Missoulian: https://missoulian.com/entertainment/movies/the-kingdom-documentary-takes-you-into-fungis-essential-role/article_7ce4b77e-7b66-5388-baed-e97d38838f25.html
Apr 17, 2020
Now that you’ve spent some time perfecting your sourdough starter, or had spare minutes to contemplate the nature of your locally brewed beer, a film screening at the International Wildlife Film Festival can help you understand how it’s all possible.
“The Kingdom” aims for nothing less than a Brief History of the Fungi, stretching all the way back to the beginning of life on Earth and continuing to the present, an ambition that calls to mind the scene in the movie “Adaptation” where screenwriter protagonist Charlie Kaufman spins out of control and decides his story should start with the Big Bang.
“The Kingdom,” however, is a tightly narrated and organized movie in which directors Annamaria Talas and Simon Nasht provide an introduction to the life form. As one interviewee points out, fungi are an “entire kingdom” unto themselves and how they’ve “shaped all of life on land.”
They do so with explanations from scientists, often in the woods or a laboratory, and a number of beautiful visuals: time-lapse and microscope photography of mushrooms and other fungal elements growing on a microscopic scale, or computer-generated imagery how fungal networks connect entire forests.
What we do understand goes back to the beginning of life on land, as fungi help make that movement possible, and then filling the atmosphere with oxygen. These sections, including a section on dinosaurs, get a boost from CGI.
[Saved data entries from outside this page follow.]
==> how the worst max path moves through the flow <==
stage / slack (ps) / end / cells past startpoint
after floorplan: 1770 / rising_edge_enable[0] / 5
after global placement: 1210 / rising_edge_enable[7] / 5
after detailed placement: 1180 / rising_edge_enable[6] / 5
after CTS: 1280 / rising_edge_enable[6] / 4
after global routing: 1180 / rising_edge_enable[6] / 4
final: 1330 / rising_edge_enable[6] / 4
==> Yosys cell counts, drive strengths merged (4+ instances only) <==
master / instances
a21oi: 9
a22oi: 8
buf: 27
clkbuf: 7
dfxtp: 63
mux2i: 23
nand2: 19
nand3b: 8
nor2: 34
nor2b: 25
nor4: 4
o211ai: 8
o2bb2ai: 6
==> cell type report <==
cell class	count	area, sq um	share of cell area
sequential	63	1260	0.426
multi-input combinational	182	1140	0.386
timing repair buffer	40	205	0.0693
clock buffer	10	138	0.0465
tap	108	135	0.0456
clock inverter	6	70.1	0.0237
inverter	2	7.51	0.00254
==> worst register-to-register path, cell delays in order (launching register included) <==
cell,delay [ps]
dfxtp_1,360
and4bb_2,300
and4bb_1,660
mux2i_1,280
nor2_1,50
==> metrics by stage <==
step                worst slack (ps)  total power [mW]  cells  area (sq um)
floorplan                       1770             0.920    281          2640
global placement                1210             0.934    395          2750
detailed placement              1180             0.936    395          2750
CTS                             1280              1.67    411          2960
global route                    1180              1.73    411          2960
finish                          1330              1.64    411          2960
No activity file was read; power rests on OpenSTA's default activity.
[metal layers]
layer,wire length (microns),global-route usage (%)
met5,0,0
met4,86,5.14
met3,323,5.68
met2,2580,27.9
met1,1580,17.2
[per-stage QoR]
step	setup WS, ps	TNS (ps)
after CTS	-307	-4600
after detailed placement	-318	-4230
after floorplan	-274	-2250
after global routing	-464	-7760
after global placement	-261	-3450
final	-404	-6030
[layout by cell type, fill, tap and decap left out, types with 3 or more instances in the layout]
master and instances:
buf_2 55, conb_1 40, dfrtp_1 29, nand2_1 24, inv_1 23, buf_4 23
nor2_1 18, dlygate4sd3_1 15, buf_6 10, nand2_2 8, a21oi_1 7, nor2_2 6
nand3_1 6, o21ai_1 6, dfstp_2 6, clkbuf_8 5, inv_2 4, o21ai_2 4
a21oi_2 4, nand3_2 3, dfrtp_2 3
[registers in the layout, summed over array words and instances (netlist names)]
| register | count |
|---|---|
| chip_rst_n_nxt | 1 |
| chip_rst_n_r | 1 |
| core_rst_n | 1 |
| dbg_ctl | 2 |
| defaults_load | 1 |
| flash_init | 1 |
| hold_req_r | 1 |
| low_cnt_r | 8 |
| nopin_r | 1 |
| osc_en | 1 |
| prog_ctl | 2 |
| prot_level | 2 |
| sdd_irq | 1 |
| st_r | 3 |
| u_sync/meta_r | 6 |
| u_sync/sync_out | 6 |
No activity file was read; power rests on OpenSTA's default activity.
<file path="src/common/mpac_pkg.sv">
package mpac_pkg;
  localparam logic [7:0] MEM_CFG_OFFSET = 8'h50;
  localparam logic [7:0] APCTL_OFFSET = 8'h51;
  localparam logic [7:0] SMM_RAM_OFFSET = 8'h70;
  localparam int POLICY_BIT = 3;
  localparam int FREQ_BIT = 2;
  localparam int LOCK_BIT = 2;
  localparam int GATE_BIT = 1;
  localparam int SELECT_BIT = 0;
  localparam logic [7:0] APCTL_RESET = 8'h00;
  localparam logic [7:0] APCTL_MASK = 8'h07;
  localparam logic [7:0] MEM_CFG_MASK = 8'h0C;
  localparam logic [7:0] SMM_RAM_RESET = 8'h00;
  localparam logic [1:0] GFX_MEM_OFF = 2'h0;
  localparam int GFX_MEM_MSB = 7;
  localparam int GFX_MEM_LSB = 6;
  localparam logic [1:0] DEV_HOST = 2'h0;
  localparam logic [1:0] DEV_AGP = 2'h1;
  localparam logic [1:0] DEV_GFX = 2'h2;
  localparam logic [7:0] ALL_ONES = 8'hFF;
  localparam logic [7:0] ALL_ZEROS = 8'h00;
  typedef enum logic [1:0] {PRE_NONE, PRE_BANK, PRE_ALL} mpac_pre_t;
endpackage

</file>
<file path="src/common/mpac_ctl_if.sv">
interface mpac_ctl_if;
  logic page_close_policy;
  logic page_miss;
  logic row_change;
  logic pages_open;
  logic refresh_start;
  logic [1:0] precharge;
  modport regs (output page_close_policy, input precharge);
  modport pre (input page_close_policy, page_miss, row_change, pages_open,
    refresh_start, output precharge);
endinterface

</file>
<file path="src/rtl/mpac_precharge.sv">
module mpac_precharge (
  // clock and reset
  input wire logic ref_clk,
  input wire logic rst,
  // policy and events
  mpac_ctl_if.pre ctl
);
  mpac_pkg::mpac_pre_t cmd;
  mpac_pkg::mpac_pre_t next_cmd;

  always_comb begin
    next_cmd = mpac_pkg::PRE_NONE;
    if (ctl.refresh_start || (ctl.row_change && ctl.pages_open)) begin
      next_cmd = mpac_pkg::PRE_ALL;
    end else if (ctl.page_miss) begin
      if (ctl.page_close_policy) begin
        next_cmd = mpac_pkg::PRE_ALL;
      end else begin
        next_cmd = mpac_pkg::PRE_BANK;
      end
    end
  end

  always_ff @(posedge ref_clk) begin
    if (rst) begin
      cmd <= mpac_pkg::PRE_NONE;
    end else begin
      cmd <= next_cmd;
    end
  end

  assign ctl.precharge = cmd;
endmodule // mpac_precharge

</file>
<file path="src/rtl/mpac_regs.sv">
module mpac_regs (
  // clock and reset
  input wire logic ref_clk,
  input wire logic rst,
  // strap
  input wire logic sysmem_freq_strap,
  // configuration cycle port
  input wire logic [1:0] cfg_dev,
  input wire logic [7:0] cfg_offset,
  input wire logic cfg_agp_reg,
  input wire logic cfg_read,
  input wire logic cfg_write,
  input wire logic [7:0] cfg_wdata,
  output logic [7:0] cfg_rdata,
  output logic cfg_claim,
  // memory controller events
  input wire logic page_miss,
  input wire logic row_change,
  input wire logic pages_open,
  input wire logic refresh_start,
  output logic [1:0] precharge,
  // frequency and graphics path status
  output logic sysmem_freq_select,
  output logic agp_enable,
  output logic gfx_enable,
  // aperture access check
  input wire logic aperture_req,
  output logic aperture_grant
);
  logic page_close_policy;
  logic next_page_close_policy;
  logic freq_sel;
  logic next_freq_sel;
  logic strap_pending;
  logic next_strap_pending;
  logic [2:0] apctl;
  logic [2:0] next_apctl;
  logic lock_written;
  logic next_lock_written;
  logic [7:0] smm_ram;
  logic [7:0] next_smm_ram;
  logic gfx_sel;
  logic dev_visible;
  logic [7:0] rd_value;
  logic [7:0] next_cfg_rdata;
  logic [1:0] gfx_mem;

  mpac_ctl_if ctl_bus ();

  assign gfx_sel = apctl[mpac_pkg::SELECT_BIT];
  assign gfx_mem = smm_ram[mpac_pkg::GFX_MEM_MSB:mpac_pkg::GFX_MEM_LSB];

  // lock and select updates follow the write-once rules
  always_comb begin
    next_page_close_policy = page_close_policy;
    next_freq_sel = freq_sel;
    next_strap_pending = 1'h0;
    next_apctl = apctl;
    next_lock_written = lock_written;
    next_smm_ram = smm_ram;
    if (strap_pending) begin
      next_freq_sel = sysmem_freq_strap;
    end
    // hidden agp registers drop writes as well as reading zero
    if (cfg_write && cfg_dev == mpac_pkg::DEV_HOST
        && !(gfx_sel && cfg_agp_reg)) begin
      if (cfg_offset == mpac_pkg::MEM_CFG_OFFSET) begin
        next_page_close_policy = cfg_wdata[mpac_pkg::POLICY_BIT];
        next_freq_sel = cfg_wdata[mpac_pkg::FREQ_BIT];
      end
      if (cfg_offset == mpac_pkg::APCTL_OFFSET) begin
        next_apctl[mpac_pkg::GATE_BIT] = cfg_wdata[mpac_pkg::GATE_BIT];
        if (!lock_written) begin
          next_apctl[mpac_pkg::LOCK_BIT] = cfg_wdata[mpac_pkg::LOCK_BIT];
          next_lock_written = 1'h1;
        end
        if (!apctl[mpac_pkg::LOCK_BIT]) begin
          next_apctl[mpac_pkg::SELECT_BIT] = cfg_wdata[mpac_pkg::SELECT_BIT];
        end
      end
      if (cfg_offset == mpac_pkg::SMM_RAM_OFFSET) begin
        next_smm_ram = cfg_wdata;
      end
    end
  end

  // strap taken on the first clock after reset release
  always_ff @(posedge ref_clk) begin
    if (rst) begin
      page_close_policy <= 1'h0;
      freq_sel <= 1'h0;
      strap_pending <= 1'h1;
      apctl <= mpac_pkg::APCTL_RESET[2:0];
      lock_written <= 1'h0;
      smm_ram <= mpac_pkg::SMM_RAM_RESET;
    end else begin
      page_close_policy <= next_page_close_policy;
      freq_sel <= next_freq_sel;
      strap_pending <= next_strap_pending;
      apctl <= next_apctl;
      lock_written <= next_lock_written;
      smm_ram <= next_smm_ram;
    end
  end

  // visibility of devices by graphics path select
  always_comb begin
    case (cfg_dev)
      mpac_pkg::DEV_HOST: dev_visible = 1'h1;
      mpac_pkg::DEV_AGP: dev_visible = !gfx_sel;
      mpac_pkg::DEV_GFX: dev_visible = gfx_sel
        && gfx_mem != mpac_pkg::GFX_MEM_OFF;
      default: dev_visible = 1'h0;
    endcase
  end

  always_comb begin
    rd_value = mpac_pkg::ALL_ZEROS;
    if (cfg_dev == mpac_pkg::DEV_HOST) begin
      if (gfx_sel && cfg_agp_reg) begin
        rd_value = mpac_pkg::ALL_ZEROS;
      end else begin
        case (cfg_offset)
          mpac_pkg::MEM_CFG_OFFSET: rd_value = mpac_pkg::MEM_CFG_MASK
            & {4'h0, page_close_policy, freq_sel, 2'h0};
          mpac_pkg::APCTL_OFFSET: rd_value = {5'h00, apctl};
          mpac_pkg::SMM_RAM_OFFSET: rd_value = smm_ram;
          default: rd_value = mpac_pkg::ALL_ZEROS;
        endcase
      end
    end else if (cfg_dev == mpac_pkg::DEV_AGP && gfx_sel) begin
      rd_value = mpac_pkg::ALL_ONES;
    end else if (cfg_dev == mpac_pkg::DEV_GFX && !gfx_sel) begin
      rd_value = mpac_pkg::ALL_ONES;
    end
  end

  // read data holds between reads
  always_comb begin
    next_cfg_rdata = cfg_rdata;
    if (cfg_read) begin
      next_cfg_rdata = rd_value;
    end
  end

  always_ff @(posedge ref_clk) begin
    if (rst) begin
      cfg_rdata <= mpac_pkg::ALL_ZEROS;
    end else begin
      cfg_rdata <= next_cfg_rdata;
    end
  end

  assign cfg_claim = (cfg_read || cfg_write) && dev_visible;
  assign aperture_grant = aperture_req
    && apctl[mpac_pkg::GATE_BIT];
  assign agp_enable = !gfx_sel;
  assign gfx_enable = gfx_sel;
  assign sysmem_freq_select = freq_sel;

  assign ctl_bus.page_close_policy = page_close_policy;
  assign ctl_bus.page_miss = page_miss;
  assign ctl_bus.row_change = row_change;
  assign ctl_bus.pages_open = pages_open;
  assign ctl_bus.refresh_start = refresh_start;
  assign precharge = ctl_bus.precharge;

  mpac_precharge u_pre (
    .ref_clk(ref_clk),
    .rst(rst),
    .ctl(ctl_bus)
  );
endmodule // mpac_regs

</file>
## src/design/nvm_lock_defs.vh

```
// constants for the lock settings and signature row block
`ifndef NVM_LOCK_DEFS_VH
`define NVM_LOCK_DEFS_VH
// apb byte addresses, index times four
`define SIG_IDX_OSC2M_B       6'h00
`define SIG_IDX_OSC2M_A       6'h01
`define SIG_IDX_OSC32K        6'h02
`define SIG_IDX_OSC32M_B      6'h03
`define SIG_IDX_OSC32M_A      6'h04
`define SIG_IDX_LOT0          6'h08
`define SIG_IDX_LOT1          6'h09
`define SIG_IDX_LOT2          6'h0A
`define ADDR_PROT_SETTINGS    8'h40
`define ADDR_CAL_STATUS       8'h44
// field positions in the protection settings byte
`define TBL_FIELD_HI          3
`define TBL_FIELD_LO          2
`define EXT_FIELD_HI          1
`define EXT_FIELD_LO          0
`define PROT_RESET            8'hFF
// field encodings
`define UNLOCKED_SETTING      2'h3
`define WRITE_PROTECT_SETTING 2'h2
`define READ_PROTECT_SETTING  2'h1
`define FULL_PROTECT_SETTING  2'h0
// signature row size in bytes
`define SIG_DEPTH             16
`endif

```

## src/design/sig_row_rom.v

```verilog
// factory signature row, read only
`timescale 1ns/1ps
`default_nettype none
`include "nvm_lock_defs.vh"
module sig_row_rom #(
	parameter [127:0] CONTENTS = 128'h0000_0000_0033_2211_0000_0000_5544_3322
) (
	// lookup
	input  wire [3:0] addr,
	output wire [7:0] data
);
	wire [7:0] mem [0:`SIG_DEPTH-1];
	genvar i;
	generate
		for (i = 0; i < `SIG_DEPTH; i = i + 1) begin : g_fill
			assign mem[i] = CONTENTS[i*8 +: 8];
		end
	endgenerate
	assign data = mem[addr];
endmodule // sig_row_rom
`default_nettype wire

```

## src/design/nvm_lock_sig.v

```verilog
// lock settings enforcement and signature row with calibration load
// Notes on behaviour
// - table lock changes only toward stricter
// - table lock cleared only by chip erase or reset
// - 11 allows table writes and reads
// - 10 blocks table writes, reads allowed
// - 01 blocks table reads from boot code
// - 00 blocks table writes and boot reads
// - 01/00, boot vectors: mask irq in app
// - external lock written only by programmer
// - external lock cleared only by chip erase or reset
// - any zero bit blocks test and debug
// - external lock never restricts software access
// - 11 gives programmer no protection
// - 10 refuses programmer writes and fuse writes
// - 00 refuses programmer reads, writes, lock/fuse
// - reset loads 2 MHz cal B
// - reset loads 2 MHz cal A
// - reset loads 32.768 kHz cal
// - reset loads 32 MHz cal B
// - reset loads 32 MHz cal A
// - lot number bytes read only at 08..0A
//
// The implementer's own choice: the APB interface to the registers.
`timescale 1ns/1ps
`default_nettype none
`include "nvm_lock_defs.vh"
module nvm_lock_sig (
	// clock and reset
	input  wire        pclk,
	input  wire        presetn,
	// apb slave
	input  wire        psel,
	input  wire        penable,
	input  wire        pwrite,
	input  wire [7:0]  paddr,
	input  wire [31:0] pwdata,
	input  wire [3:0]  pstrb,
	output wire        pready,
	output reg  [31:0] prdata,
	output wire        pslverr,
	// external programming interface
	input  wire        prog_wr_lock,
	input  wire [7:0]  prog_lock_data,
	input  wire        chip_erase,
	// cpu access qualifiers
	input  wire        spm_table_req,
	input  wire        lpm_table_req,
	input  wire        exec_in_boot,
	input  wire        vectors_in_boot,
	// programmer access qualifiers
	input  wire        prog_mem_write_req,
	input  wire        prog_mem_read_req,
	input  wire        prog_fuse_write_req,
	input  wire        prog_lock_read_req,
	input  wire        test_if_req,
	input  wire        debug_req,
	// permissions
	output wire        spm_table_allow,
	output wire        lpm_table_allow,
	output wire        irq_mask,
	output wire        sw_mem_allow,
	output wire        prog_mem_write_allow,
	output wire        prog_mem_read_allow,
	output wire        prog_fuse_write_allow,
	output wire        prog_lock_read_allow,
	output wire        test_if_allow,
	output wire        debug_allow,
	// oscillator calibration registers
	output reg  [7:0]  osc2m_cal_b,
	output reg  [7:0]  osc2m_cal_a,
	output reg  [7:0]  osc32k_cal,
	output reg  [7:0]  osc32m_cal_b,
	output reg  [7:0]  osc32m_cal_a,
	output wire        cal_done
);
	localparam [3:0] ST_IDLE  = 4'h1;
	localparam [3:0] ST_LOAD  = 4'h2;
	localparam [3:0] ST_DONE  = 4'h4;
	localparam [3:0] ST_SPARE = 4'h8;

	reg  [7:0] prot_q;
	reg  [7:0] prot_d;
	reg  [3:0] state_q;
	reg  [2:0] step_q;
	reg        wr_lock_s1_q;
	reg        wr_lock_s2_q;
	reg        erase_s1_q;
	reg        erase_s2_q;
	reg  [7:0] lock_data_s1_q;
	reg  [7:0] lock_data_s2_q;
	reg        wr_lock_prev_q;
	reg  [3:0] rom_addr;
	wire [7:0] rom_data;
	wire [1:0] tbl_field;
	wire [1:0] ext_field;
	wire       access;
	wire       prog_wr_pulse;

	sig_row_rom u_rom (
		.addr (rom_addr),
		.data (rom_data)
	);

	assign pready  = 1'b1;
	assign pslverr = 1'b0;
	assign access  = psel & penable;

	// programmer strobes cross from the pin side
	always @(posedge pclk or negedge presetn) begin
		if (!presetn) begin
			wr_lock_s1_q   <= 1'b0;
			wr_lock_s2_q   <= 1'b0;
			erase_s1_q     <= 1'b0;
			erase_s2_q     <= 1'b0;
			lock_data_s1_q <= 8'hFF;
			lock_data_s2_q <= 8'hFF;
			wr_lock_prev_q <= 1'b0;
		end else begin
			wr_lock_s1_q   <= prog_wr_lock;
			wr_lock_s2_q   <= wr_lock_s1_q;
			erase_s1_q     <= chip_erase;
			erase_s2_q     <= erase_s1_q;
			lock_data_s1_q <= prog_lock_data;
			lock_data_s2_q <= lock_data_s1_q;
			wr_lock_prev_q <= wr_lock_s2_q;
		end
	end
	assign prog_wr_pulse = wr_lock_s2_q & ~wr_lock_prev_q;

	// protection settings update
	always @* begin
		prot_d = prot_q;
		if (erase_s2_q) begin
			prot_d = `PROT_RESET;
		end else begin
			if (prog_wr_pulse) begin
				prot_d = prot_d & lock_data_s2_q;
			end
			if (access && pwrite && pstrb[0] && paddr == `ADDR_PROT_SETTINGS) begin
				// software may tighten the boot lock fields, never the external field
				prot_d = prot_d & {pwdata[7:2], 2'h3};
			end
		end
	end

	always @(posedge pclk or negedge presetn) begin
		if (!presetn) begin
			prot_q <= `PROT_RESET;
		end else begin
			prot_q <= prot_d;
		end
	end

	assign tbl_field = prot_q[`TBL_FIELD_HI:`TBL_FIELD_LO];
	assign ext_field = prot_q[`EXT_FIELD_HI:`EXT_FIELD_LO];

	// table section permissions
	assign spm_table_allow = spm_table_req & tbl_field[0];
	assign lpm_table_allow = lpm_table_req &
		~(exec_in_boot & ~tbl_field[1]);
	assign irq_mask = ~tbl_field[1] & vectors_in_boot & ~exec_in_boot;

	// external programming permissions
	assign sw_mem_allow          = 1'b1;
	assign prog_mem_write_allow  = prog_mem_write_req &
		(ext_field == `UNLOCKED_SETTING);
	assign prog_fuse_write_allow = prog_fuse_write_req &
		(ext_field == `UNLOCKED_SETTING);
	assign prog_mem_read_allow   = prog_mem_read_req & ext_field[1];
	assign prog_lock_read_allow  = prog_lock_read_req & ext_field[1];
	assign test_if_allow = test_if_req & (&ext_field);
	assign debug_allow   = debug_req & (&ext_field);

	// calibration load sequencer after reset release
	always @(posedge pclk or negedge presetn) begin
		if (!presetn) begin
			state_q      <= ST_IDLE;
			step_q       <= 3'h0;
			osc2m_cal_b  <= 8'h00;
			osc2m_cal_a  <= 8'h00;
			osc32k_cal   <= 8'h00;
			osc32m_cal_b <= 8'h00;
			osc32m_cal_a <= 8'h00;
		end else begin
			case (state_q)
				ST_IDLE: begin
					state_q <= ST_LOAD;
					step_q  <= 3'h0;
				end
				ST_LOAD: begin
					case (step_q)
						3'h0: osc2m_cal_b  <= rom_data;
						3'h1: osc2m_cal_a  <= rom_data;
						3'h2: osc32k_cal   <= rom_data;
						3'h3: osc32m_cal_b <= rom_data;
						default: osc32m_cal_a <= rom_data;
					endcase
					if (step_q == 3'h4) begin
						state_q <= ST_DONE;
					end
					step_q <= step_q + 3'h1;
				end
				ST_DONE: begin
					state_q <= ST_DONE;
				end
				default: begin
					state_q <= ST_IDLE;
				end
			endcase
		end
	end
	assign cal_done = (state_q == ST_DONE);

	// rom address: loader owns it until done
	always @* begin
		if (state_q != ST_DONE) begin
			rom_addr = {1'b0, step_q};
		end else begin
			rom_addr = paddr[5:2];
		end
	end

	// read data
	always @(posedge pclk or negedge presetn) begin
		if (!presetn) begin
			prdata <= 32'h0000_0000;
		end else if (psel && !penable && !pwrite) begin
			if (paddr == `ADDR_PROT_SETTINGS) begin
				prdata <= {24'h000000, prot_q};
			end else if (paddr == `ADDR_CAL_STATUS) begin
				prdata <= {31'h0, cal_done};
			end else if (paddr[7:6] == 2'h0 && paddr[1:0] == 2'h0 && cal_done) begin
				prdata <= {24'h000000, rom_data};
			end else begin
				prdata <= 32'h0000_0000;
			end
		end
	end
endmodule // nvm_lock_sig
`default_nettype wire

```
The sprint through history includes a brief section on yeast and theories about its role in the development of human society from hunting and gathering to agriculture. (Some believe that the first grains were cultivated for alcohol. Beer is sterile, an important trait in time when bacteria were rampant and penicillin, another landmark thanks to fungi, wasn’t yet discovered.) Dunn and Madden take us on a brief detour into their efforts to explore alternative yeasts for brewing. Most, they point out, will taste awful, but they eventually find a wasp-based yeast that their brewer-collaborator turns into a tasty pint.
That’s the fun example. Gerry Wright, another researcher, explains fungus, in their never-ending war with bacteria, develop novel forms of resistance that we can’t yet recreate in a lab. As bacteria evolve, scientists look to fungi, sometimes even common soil-based forms, for new ways to secure antibiotics.
Toward the end of the film, the directors remind us that it’s mostly a coincidence that humans have benefited from fungi — it’s only our inhospitable mammalian body temperature and not any benevolence towards us that have allowed humans to thrive where reptiles did not. (Or think of the disease affecting bats, who cool down enough during hibernation to become sickened with white nose syndrome.) They close with a reminder that fungi are evolving constantly, and the spread of an airborne fungus from Australia to the forests of Vancouver Island led to an outbreak of cryptococcal disease.
That closer, with an invisible biological threat, adds the movie’s timeliness, as it’s a deep but fast primer on a part of the workings of the world that we often have the benefit of ignoring.